Background: Nonalcoholic fatty liver disease (NAFLD) is the commonest type of liver disease worldwide. We aimed to assess the incidence and predictors of liver-related events (LREs) and mortality in NAFLD patients.
Methods: NAFLD patients (n = 957) evaluated between January 2000 and November 2021 were included. Patients were categorised as noncirrhosis (NC), compensated cirrhosis (CC) and decompensated cirrhosis (DC), and the incidence of LRE and mortality were estimated and compared.

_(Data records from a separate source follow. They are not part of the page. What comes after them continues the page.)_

**src/cans_pkg.sv**
```systemverilog
// Shared types and constants of the class aware suppression core
package cans_pkg;

   localparam int MAX_BOXES = 64;
   localparam int IDX_W     = $clog2(MAX_BOXES);
   localparam int CNT_W     = $clog2(MAX_BOXES + 1);
   localparam logic [15:0] IOU_THR_RESET = 16'd29491;

   typedef struct packed {
      logic signed [15:0] x;
      logic signed [15:0] y;
      logic [15:0]        w;
      logic [15:0]        h;
      logic [7:0]         label;
      logic [15:0]        score;
   } box_type;

   typedef struct packed {
      logic             insert;
      logic             deq;
      logic             enq;
      logic [CNT_W-1:0] count;
      logic [CNT_W-1:0] enq_pos;
      box_type          new_box;
      box_type          enq_box;
   } cell_ctl_type;

   typedef enum logic [4:0] {
      ST_LOAD  = 5'b00001,
      ST_POP   = 5'b00010,
      ST_SCAN  = 5'b00100,
      ST_DRAIN = 5'b01000,
      ST_EMIT  = 5'b10000
   } state_type;

endpackage

```
**src/cans_cell.sv**
```systemverilog
// One slot of the box chain: sorted insertion while loading, queue shift while scanning
module cans_cell
   import cans_pkg::*;
(
   input  logic             clock,
   input  logic [IDX_W-1:0] idx,
   input  cell_ctl_type     ctl,
   input  logic             take_prev,
   input  box_type          prev_box,
   input  box_type          next_box,
   output logic             take,
   output box_type          box
);

   box_type box_ff, box_in;

   // a slot past the fill takes any new box; a lower score yields to it, ties stay ahead
   assign take = (CNT_W'(idx) >= ctl.count) || (ctl.new_box.score > box_ff.score);
   assign box  = box_ff;

   always_comb begin
      box_in = box_ff;
      if (ctl.insert) begin
         if (take_prev) begin
            box_in = prev_box;
         end else if (take) begin
            box_in = ctl.new_box;
         end
      end else begin
         if (ctl.deq) begin
            box_in = next_box;
         end
         if (ctl.enq && (CNT_W'(idx) == ctl.enq_pos)) begin
            box_in = ctl.enq_box;
         end
      end
   end

   always_ff @(posedge clock) begin
      box_ff <= box_in;
   end

endmodule

```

Results: The proportions of NC, CC and DC were 87.8% (n = 840), 8.8% (n = 84) and 3.4% (n = 33), respectively. The median follow-up duration was 3.9 (3.0-5.7) years, and the total cumulative duration was 4633 person-years. The incidence of LRE per 100 person-years was 0.14, 2.72 and 10.24 in patients with NC, CC and DC, respectively. The incidence of mortality was 0.12, 1.05 and 4.24 per 100 person-years, respectively, in the 3 groups. The causes of mortality in the 3 groups were liver related in 1/5 (20%), 3/4 (75%) and 6/9 (66.7%), respectively. Overall, the mortality rate was higher in those with diabetes than those without diabetes (log-rank P value = 0.005). On further analysis, diabetes was associated with poor outcomes only in NC group (log-rank P value = 0.036), and not in CC (log-rank P value = 0.353) or DC groups (log-rank P value = 0.771). On multivariate Cox proportional hazard analysis, age (hazard ratio [HR] 1.070), hypertension (HR 4.361) and DC (HR 15.036) were independent predictors of poor outcomes. Liver stiffness measurement, bilirubin, CC and DC were independent predictors of LRE.

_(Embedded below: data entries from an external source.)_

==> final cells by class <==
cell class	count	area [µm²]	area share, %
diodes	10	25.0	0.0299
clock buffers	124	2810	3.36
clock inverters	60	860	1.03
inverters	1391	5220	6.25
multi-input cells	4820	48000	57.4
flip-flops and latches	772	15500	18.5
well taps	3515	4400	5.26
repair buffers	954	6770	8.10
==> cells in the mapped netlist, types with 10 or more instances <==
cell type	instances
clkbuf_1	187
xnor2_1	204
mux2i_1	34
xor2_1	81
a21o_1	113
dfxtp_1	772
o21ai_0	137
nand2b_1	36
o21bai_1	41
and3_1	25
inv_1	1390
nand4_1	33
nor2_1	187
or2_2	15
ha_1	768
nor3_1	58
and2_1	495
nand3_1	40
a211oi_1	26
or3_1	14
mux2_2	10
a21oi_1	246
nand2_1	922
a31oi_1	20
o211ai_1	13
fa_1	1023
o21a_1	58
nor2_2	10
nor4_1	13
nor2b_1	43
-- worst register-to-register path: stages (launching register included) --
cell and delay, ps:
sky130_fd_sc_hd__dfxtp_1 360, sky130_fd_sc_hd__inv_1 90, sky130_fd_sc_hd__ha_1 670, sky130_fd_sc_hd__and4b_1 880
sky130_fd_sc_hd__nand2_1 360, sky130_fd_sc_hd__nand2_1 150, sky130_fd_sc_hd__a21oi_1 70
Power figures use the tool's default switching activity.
**config.mk**
```make
export PLATFORM = sky130hd
export DESIGN_NAME = signed_int32_to_decimal_digits
export DESIGN_NICKNAME = d
export VERILOG_FILES = /design/src/sitdd_pkg.sv /design/src/sitdd_dabble_stage.sv /design/src/sitdd_align.sv /design/src/signed_int32_to_decimal_digits.sv
export SDC_FILE = /design/constraint.sdc
export NUM_CORES = 1
export LEC_CHECK = 0
export BUFFER_PORTS_ARGS = -buffer_cell sky130_fd_sc_hd__buf_2
export CORE_MARGIN = 2
export CORE_UTILIZATION = 39
export DETAILED_ROUTE_END_ITERATION = 16
export MAX_ROUTING_LAYER = met4
export PLACE_DENSITY_LB_ADDON = 0.1
export RECOVER_POWER = 100
export SLEW_MARGIN = 15
export SYNTH_ARGS = -nofsm -noshare
export SYNTH_HDL_FRONTEND = slang
export SYNTH_SLANG_ARGS = --single-unit
```
**constraint.sdc**
```tcl
create_clock -name clk -period 7.85 [get_ports clk]
set_input_delay 0 -clock clk [delete_from_list [all_inputs] [get_ports clk]]
set_output_delay 0 -clock clk [all_outputs]
set_load 0.005 [all_outputs]
```
[src/design/assert_macros.svh]
// ----------------------------------------------------------------------------
// Assertion macros
// Shared concurrent assertion forms, clocked on clk and quiet in reset.
// ----------------------------------------------------------------------------
`ifndef ASSERT_MACROS_SVH
`define ASSERT_MACROS_SVH

// Same-cycle implication
`define ASSERT_IMPLIES(label, ante, cons, msg) \
    label: assert property (@(posedge clk) disable iff (!rst_n) (ante) |-> (cons)) \
        else $error(msg);

// Next-cycle implication
`define ASSERT_NEXT(label, ante, cons, msg) \
    label: assert property (@(posedge clk) disable iff (!rst_n) (ante) |=> (cons)) \
        else $error(msg);

`endif

[src/design/tma_pkg.sv]
// ----------------------------------------------------------------------------
// tma_pkg
// Types, field widths and fixed constants of the tilt moving average.
// ----------------------------------------------------------------------------
package tma_pkg;

    // Field widths
    localparam int ID_W     = 2;
    localparam int SAMPLE_W = 15;
    localparam int AVG_W    = 14;
    localparam int PCT_W    = 13;
    localparam int MAG_W    = 13;

    // Stream data widths
    localparam int S_DATA_W = 32;
    localparam int M_DATA_W = 80;

    // Clamp limit: 90 degrees in 1/64 degree
    localparam logic [MAG_W-1:0] AVG_LIMIT = 13'd5760;

    // Largest percentage: 100 percent in 1/64 percent
    localparam logic [PCT_W-1:0] PCT_LIMIT = 13'd6400;

    // floor(m * 100 / 90) = m + floor(m / 9); m / 9 by reciprocal,
    // shift = MAG_W + ceil(log2 9), mult = ceil(2^17 / 9)
    localparam int                  PCT_SHIFT  = 17;
    localparam int                  PCT_MULT_W = 14;
    localparam logic [PCT_MULT_W-1:0] PCT_MULT = 14'd14564;
    localparam int                  PCT_PROD_W = MAG_W + PCT_MULT_W;
    localparam int                  NINTH_W    = PCT_PROD_W - PCT_SHIFT;

    typedef logic        [ID_W-1:0]     id_t;
    typedef logic signed [SAMPLE_W-1:0] sample_t;
    typedef logic signed [AVG_W-1:0]    avg_t;
    typedef logic        [PCT_W-1:0]    pct_t;

    // Pipeline stage enables
    typedef struct packed {
        logic load_s1;   // sample taken into stage 1
        logic move_s1;   // stage 1 -> stage 2 (window update)
        logic move_s2;   // stage 2 -> stage 3 (divide)
        logic move_s3;   // stage 3 -> output register
    } ctrl_t;

endpackage

[src/design/tma_axis_scale.sv]
// ----------------------------------------------------------------------------
// tma_axis_scale
// One axis: window divide, clamp to +-90 degrees, one-sided percentages.
// ----------------------------------------------------------------------------
module tma_axis_scale #(
    parameter int WINDOW_LEN = 20,
    parameter int SUM_W      = 20
) (
    input  logic             clk,
    input  tma_pkg::ctrl_t   ctrl,
    input  logic             sum_neg,
    input  logic [SUM_W-1:0] sum_mag,
    output tma_pkg::avg_t    avg,
    output tma_pkg::pct_t    pct_pos,
    output tma_pkg::pct_t    pct_neg
);

    // Exact divide by WINDOW_LEN: mult = ceil(2^shift / len)
    localparam int DIV_SHIFT = SUM_W + $clog2(WINDOW_LEN);
    localparam int MULT_W    = SUM_W + 1;
    localparam int PROD_W    = SUM_W + MULT_W;
    localparam int Q_W       = PROD_W - DIV_SHIFT;
    localparam logic [63:0] DIV_ONE = 64'd1 << DIV_SHIFT;
    localparam logic [MULT_W-1:0] DIV_MULT =
        MULT_W'((DIV_ONE + 64'(WINDOW_LEN) - 64'd1) / 64'(WINDOW_LEN));

    logic [PROD_W-1:0]              div_prod;
    logic                           neg_reg;
    logic [Q_W-1:0]                 quot_reg;
    logic [tma_pkg::MAG_W-1:0]      mag;
    logic [tma_pkg::PCT_PROD_W-1:0] pct_prod;
    logic [tma_pkg::NINTH_W-1:0]    ninth;
    tma_pkg::pct_t                  pct;
    tma_pkg::avg_t                  avg_mag;
    tma_pkg::avg_t                  avg_reg;
    tma_pkg::pct_t                  pct_pos_reg;
    tma_pkg::pct_t                  pct_neg_reg;

    // Stage 3: quotient
    assign div_prod = PROD_W'(sum_mag) * PROD_W'(DIV_MULT);

    always_ff @(posedge clk)
    begin
        if (ctrl.move_s2)
        begin
            neg_reg  <= sum_neg;
            quot_reg <= div_prod[PROD_W-1:DIV_SHIFT];
        end
    end

    // Clamp and percentage: m * 10 / 9 = m + m / 9
    assign mag      = (quot_reg > Q_W'(tma_pkg::AVG_LIMIT)) ?
                      tma_pkg::AVG_LIMIT : quot_reg[tma_pkg::MAG_W-1:0];
    assign pct_prod = tma_pkg::PCT_PROD_W'(mag) * tma_pkg::PCT_PROD_W'(tma_pkg::PCT_MULT);
    assign ninth    = pct_prod[tma_pkg::PCT_PROD_W-1:tma_pkg::PCT_SHIFT];
    assign pct      = tma_pkg::PCT_W'(mag) + tma_pkg::PCT_W'(ninth);
    assign avg_mag  = tma_pkg::avg_t'(tma_pkg::AVG_W'(mag));

    // Output register
    always_ff @(posedge clk)
    begin
        if (ctrl.move_s3)
        begin
            avg_reg     <= neg_reg ? -avg_mag : avg_mag;
            pct_pos_reg <= neg_reg ? '0 : pct;
            pct_neg_reg <= neg_reg ? pct : '0;
        end
    end

    assign avg     = avg_reg;
    assign pct_pos = pct_pos_reg;
    assign pct_neg = pct_neg_reg;

endmodule

[config.mk]
export PLATFORM = sky130hd
export DESIGN_NAME = tma_axis_scale
export DESIGN_NICKNAME = d
export VERILOG_FILES = /design/src/design/assert_macros.svh /design/src/design/tma_pkg.sv /design/src/design/tma_axis_scale.sv
export SDC_FILE = /design/constraint.sdc
export NUM_CORES = 1
export LEC_CHECK = 0
export ABC_AREA = 1
export ABC_CLOCK_PERIOD_IN_PS = 8000
export BUFFER_PORTS_ARGS = -buffer_cell sky130_fd_sc_hd__buf_2
export CAP_MARGIN = 20
export CORE_ASPECT_RATIO = 1.75
export CORE_MARGIN = 10
export CORE_UTILIZATION = 35
export CTS_CLUSTER_DIAMETER = 80
export DETAILED_ROUTE_END_ITERATION = 8
export PLACE_DENSITY = 0.53
export SYNTH_ARGS = -nofsm -noshare
export SYNTH_HDL_FRONTEND = slang
export SYNTH_SLANG_ARGS = --single-unit
export TNS_END_PERCENT = 50
[constraint.sdc]
create_clock -name clk -period 8 [get_ports clk]
set_input_delay 0.4 -clock clk [delete_from_list [all_inputs] [get_ports clk]]
set_output_delay 0.4 -clock clk [all_outputs]
set_load 0.01 [all_outputs]
-- Word level (Yosys, flattened, before mapping)
Index checks and enable logic that the tools add are counted.
- flip-flop bits (word level): 57
- input port bits: 26
- output and inout port bits: 40
- add/sub/neg operators: 2
- multiply operators: 2
- magnitude comparators: 1
- mux-type cells: 2
- operator list (cell ; count):
    $mul 20x20->40 const B ; 1
    $mux 13 ; 2
    $mul 13x12->25 const B ; 1
    $gt 16x13->1 const B ; 1
    $neg 13->14 ; 1
    $add 13x10->13 ; 1

-- Logic depth before layout (Yosys ltp)
Gate-level depths: netlist of the first run.
- word-level depth: 4
- mapped depth: 40
- depth with buffers taken out: 39

-- Worst setup path before layout of the first run
No wires, ideal clock.
- path kind: register to register
- start point: register quot_reg[0]
- end point: register pct_pos_reg[11] (netlist: pct_pos[11]) (data pin)
- arrival: 6229 ps
- data required time: 7734 ps
- path slack: 1505 ps
- stages on the path, launching flop included: 34
- clock period less this slack: 6495 ps
- cells stage by stage: edfxtp_1 nor2_1 nand3_1 nor2_2 nand2_2 nand2_4 inv_2 buf_6 nor2_1 inv_1 fa_1 ha_1 inv_1 fa_1 fa_1 inv_1 ha_1 ha_1 a21oi_1 o21ai_0 a21oi_1 nand2_1 nand3_1 nand2_1 a221oi_1 xor2_1 ha_1 inv_1 nor3_1 nand3_1 nand3_1 nand2_1 nand2_1 nor2_1
- word-level cells in the longest chain between the ends: 4
- ends and longest elaborated chain (item ; line ; source):
    start, declared ; tma_axis_scale.sv:29 ; logic [Q_W-1:0] quot_reg;
    start signal, assigned ; tma_axis_scale.sv:47 ; quot_reg <= div_prod[PROD_W-1:DIV_SHIFT];
    $gt 16x13->1 ; tma_axis_scale.sv:52 ; assign mag = (quot_reg > Q_W'(tma_pkg::AVG_LIMIT)) ?
    $mux 13 * ; tma_axis_scale.sv:52 ;
    $mul 13x12->25 ; tma_axis_scale.sv:54 ; assign pct_prod = tma_pkg::PCT_PROD_W'(mag) * tma_pkg::PCT_PROD_W'(tma_pkg::PCT_MULT);
    $add 13x10->13 * ; tma_axis_scale.sv:56 ; assign pct = tma_pkg::PCT_W'(mag) + tma_pkg::PCT_W'(ninth);
    end signal, assigned ; tma_axis_scale.sv:65 ; pct_pos_reg <= neg_reg ? '0 : pct;
    end, declared ; tma_axis_scale.sv:36 ; tma_pkg::pct_t pct_pos_reg;
Mark *: on every way between the ends. The rest lies on a longest branch, timed or not.
A chain may end at the register's enable or synchronous reset.

-- Worst setup path after layout of the first run
- start point: register quot_reg[3]
- end point: register pct_pos_reg[11] (netlist: pct_pos[11]) (data pin)
The elaborated chain is that of the path after synthesis.

==> results.ini, run 1 <==
[outcome]
status = complete, no violations

[route]
drt_iter0_drc = 277
via_count = 9331
viasPerCell = 4.749
drtAntennaViolNets = 0
dr.pass1.iters = 4
drt-wirelength-per-cell_um = 17.74
drcViolationCount = 0
wirelength_mm = 34.85

[yosys]
synth_compound_area_share_pct = 6.279
synth_top_cell_by_area = ha_1
synth_area_leaders = ha_1 (29%), fa_1 (26%), edfxtp_1 (13%)
synth_xor_area_share_pct = 3.261
synthMuxAreaShare_pct = 0
ys_seq_area_share_pct = 13.28
synth-adder-area-share_pct = 54.77
synth_edf_count = 57
yosys.area.top_type_share_pct = 28.53
yosysWarnings = 0
async_flop_share_pct = 0
ys_ff_latch = 57
syn-num-nets = 1897
synth_top_family_by_area = adder cells
synth-simple-area-share_pct = 11.24
postSynthCellCount = 1408
synth_area_mm2 = 0.01289
syn_area_per_cell_um2 = 9.157
ys.flop_type = edfxtp_1
ys_types = 44

[finish]
diodes = 0
area_growth_pct = 9.345
seq_area_mm2 = 0.001712
largest_reg_flops = 16
layout-drive-gt1-share_pct = 8.456
final_common_cell = inv_1
multi_input_area_mm2 = 0.009741
layout_common_cells = inv_1 (372), ha_1 (294), fa_1 (169)
nFillCells = 3781
layout.nets = 1977

[worst_setup_path]
worstSetupEndpointType = flop
crit_end = pct_pos[11]
cp.buffers_inverters = 7
critical_path_depth = 33
ff2ff_setup_slack_ns = 0.70
cp.arrival_ns = 7.35
path_class = reg2reg
reg2regPathDepth = 33
worstPathMaxFanout = 11
cp-startpoint = quot_reg[3]
cp.required_ns = 8.05
crit_family = adder cells
cp_common_cell = nand2_1
start_kind = flop
slowest_delay_ns = 0.56
critPathSlowestCell = fa_1
worstReg2RegEnd = pct_pos[11]
r2r-start = quot_reg[3]

[sta]
hold_viol = 0
tns_ns = 0
setup_violations = 0
fin_crit_sh_pct = 91.24
worstMarginPinSlew_ns = 0.8437
maxSlewViolCount = 0
rsz0062_at_grt = no
fmax_ghz = 0.1370
fin_crit_ns = 7.299
clock_skew_ns = 0.004940
slew_headroom_pct = 43.75

[global_route]
grt_max_degree = 41
grt_usage_pct = 15.90
grt_pass1_wl_mm = 54.53
grt-ovfl-total = 0
grt_antenna_before_repair = 0
grt_pass1_vias = 10255

[clock_network]
ctsHoldBuffers = 0
numCtsBuffers = 9
ctsResizeCount = 0
clkSinkCount = 57
clkTransAtPathRegs_ns = 0.05
clockBufferDepth = 2
clkLatencyLatePin_ns = 0.33
cts_tree = yes
cts_max_level = 3
clockRootBuffer = clkbuf_16
post-cts-setup-buffers = 0

[placed_design]
place_hpwl_mm = 32.48
globalplace.congestion = 0.9446
io_buffers = 63

[die]
die_h_um = 273.9
initial_core_util_pct = 35.18
fp.dieW_um = 165.1
num_rows = 93
die-area_mm2 = 0.04522
coreArea_mm2 = 0.03665
pin_count = 66

[hold_path]
whs_path_depth = 1
hold_class = in2reg

[flow_run]
maxCapViolations = 0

Conclusion: In our study of NAFLD from India, the incidence of LRE was found to be similar to that seen in Western studies. In NC NAFLD, diabetes was associated with poor outcomes.

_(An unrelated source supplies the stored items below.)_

### src/rtl/core/casefold_wildcard_substring_match.sv
// Top level of the case-folding wildcard substring matcher.
// Depends on cwsm_pkg, cwsm_step and the assertion macro header.
//
// Usage:
// The text channel (text_valid, text_stall) carries one transaction per text
// byte with text_byte, byte_valid and last_byte. A transaction with byte_valid
// low consumes no byte; with last_byte high it still ends the text, so a lone
// such transaction searches an empty text.
// The result channel (result_valid, result_stall) carries one transaction,
// found, for each text transaction that has last_byte high, and none otherwise.
// The configuration channel (cfg_valid, cfg_ready, cfg_index, cfg_data) writes
// pattern_length (index 0), pattern bytes 0..7 (index 1) and 8..15 (index 2);
// cfg_ready is always high. Writes must be made while no text is in flight;
// the block itself does not enforce this. A text byte is registered in the input
// register on acceptance; processing a last byte there loads found and raises
// result_valid. Throughput: one byte per cycle while text_stall is low; the
// live-position set is updated by one pass of comparators and star-closure
// prefix logic between the input register and the state register.
// Reset clears the pattern to empty and the stream state to its start.
// When the receiver stalls, the result is held; further bytes keep flowing
// until a second last byte reaches the input register, which then stalls the
// text channel until the pending result is taken.
module casefold_wildcard_substring_match (
    input  logic                               clk,
    input  logic                               rst_n,
    input  logic                               text_valid,
    output logic                               text_stall,
    input  logic [7:0]                         text_byte,
    input  logic                               byte_valid,
    input  logic                               last_byte,
    output logic                               result_valid,
    input  logic                               result_stall,
    output logic                               found,
    input  logic                               cfg_valid,
    output logic                               cfg_ready,
    input  logic [cwsm_pkg::CFG_IDX_W-1:0]     cfg_index,
    input  logic [cwsm_pkg::CFG_DATA_W-1:0]    cfg_data
);
    import cwsm_pkg::*;

    // Configuration registers.
    pattern_cfg_t  pattern_reg;

    // Input register stage.
    logic          in_valid_reg;
    logic [7:0]    in_byte_reg;
    logic          in_bv_reg;
    logic          in_last_reg;

    // Stream state and result register.
    stream_state_t state_reg;
    logic          out_valid_reg;
    logic          out_found_reg;

    stream_state_t state_next;
    logic          step_found;
    logic          out_free;
    logic          process;
    logic          text_end;
    logic          text_accept;

    assign cfg_ready = 1'b1;

    // A byte without last_byte only updates the state and can always proceed;
    // a last byte also needs the result register to be free or emptying.
    assign out_free    = !out_valid_reg || !result_stall;
    assign process     = in_valid_reg && (!in_last_reg || out_free);
    assign text_end    = process && in_last_reg;
    assign text_stall  = in_valid_reg && !process;
    assign text_accept = text_valid && !text_stall;

    assign result_valid = out_valid_reg;
    assign found        = out_found_reg;

    cwsm_step u_step (
        .state_cur  (state_reg),
        .pattern    (pattern_reg),
        .text_byte  (in_byte_reg),
        .byte_valid (in_bv_reg),
        .last_byte  (in_last_reg),
        .state_next (state_next),
        .found      (step_found)
    );

    always_ff @(posedge clk or negedge rst_n)
    begin
        if (!rst_n)
        begin
            pattern_reg <= '0;
        end
        else if (cfg_valid && cfg_ready)
        begin
            unique case (cfg_index)
                REG_PATTERN_LENGTH: pattern_reg.len <= cfg_data[LEN_W-1:0];
                REG_PATTERN_LOW:    pattern_reg.bytes[CFG_DATA_W-1:0] <= cfg_data;
                REG_PATTERN_HIGH:   pattern_reg.bytes[PAT_W-1:CFG_DATA_W] <= cfg_data;
                default:            ;
            endcase
        end
    end

    always_ff @(posedge clk or negedge rst_n)
    begin
        if (!rst_n)
        begin
            in_valid_reg  <= 1'b0;
            state_reg     <= STREAM_RESET;
            out_valid_reg <= 1'b0;
        end
        else
        begin
            in_valid_reg <= text_stall ? 1'b1 : text_valid;
            if (process)
            begin
                state_reg <= state_next;
            end
            if (text_end)
            begin
                out_valid_reg <= 1'b1;
            end
            else if (out_valid_reg && !result_stall)
            begin
                out_valid_reg <= 1'b0;
            end
        end
    end

    // Payload registers carry no reset.
    always_ff @(posedge clk)
    begin
        if (text_accept)
        begin
            in_byte_reg <= text_byte;
            in_bv_reg   <= byte_valid;
            in_last_reg <= last_byte;
        end
        if (text_end)
        begin
            out_found_reg <= step_found;
        end
    end

`include "casefold_wildcard_substring_match_assert.svh"

    // The text channel only stalls while a byte waits in the input register.
    `CWSM_ASSERT_IMPLIES(a_stall_needs_pending, text_stall, in_valid_reg)

    // A last byte never overwrites a result that the receiver has not taken.
    `CWSM_ASSERT_IMPLIES(a_last_waits, in_valid_reg && in_last_reg && !out_free, text_stall)

    // After a text ends, the stream state is back at its start.
    `CWSM_ASSERT_NEXT(a_stream_cleared, text_end, state_reg == STREAM_RESET)

    // An empty pattern matches every text.
    `CWSM_ASSERT_NEXT(a_empty_matches, text_end && pattern_reg.len == '0, result_valid && found)

endmodule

Keywords: ALT, alanine aminotransferase; AST, aspartate aminotransferase; CC, compensated cirrhosis; DC, decompensated cirrhosis; ESLD, end-stage liver disease; GI, gastrointestinal; HCC, hepatocellular carcinoma; HE, hepatic encephalopathy; HR, hazard ratio; LRE, liver-related events; LSM, liver stiffness measurement; MAFLD; NAFLD, nonalcoholic fatty liver disease; NASH, nonalcoholic steatohepatitis; NC, noncirrhosis; alcohol; decompensation; metabolic syndrome; portal hypertension.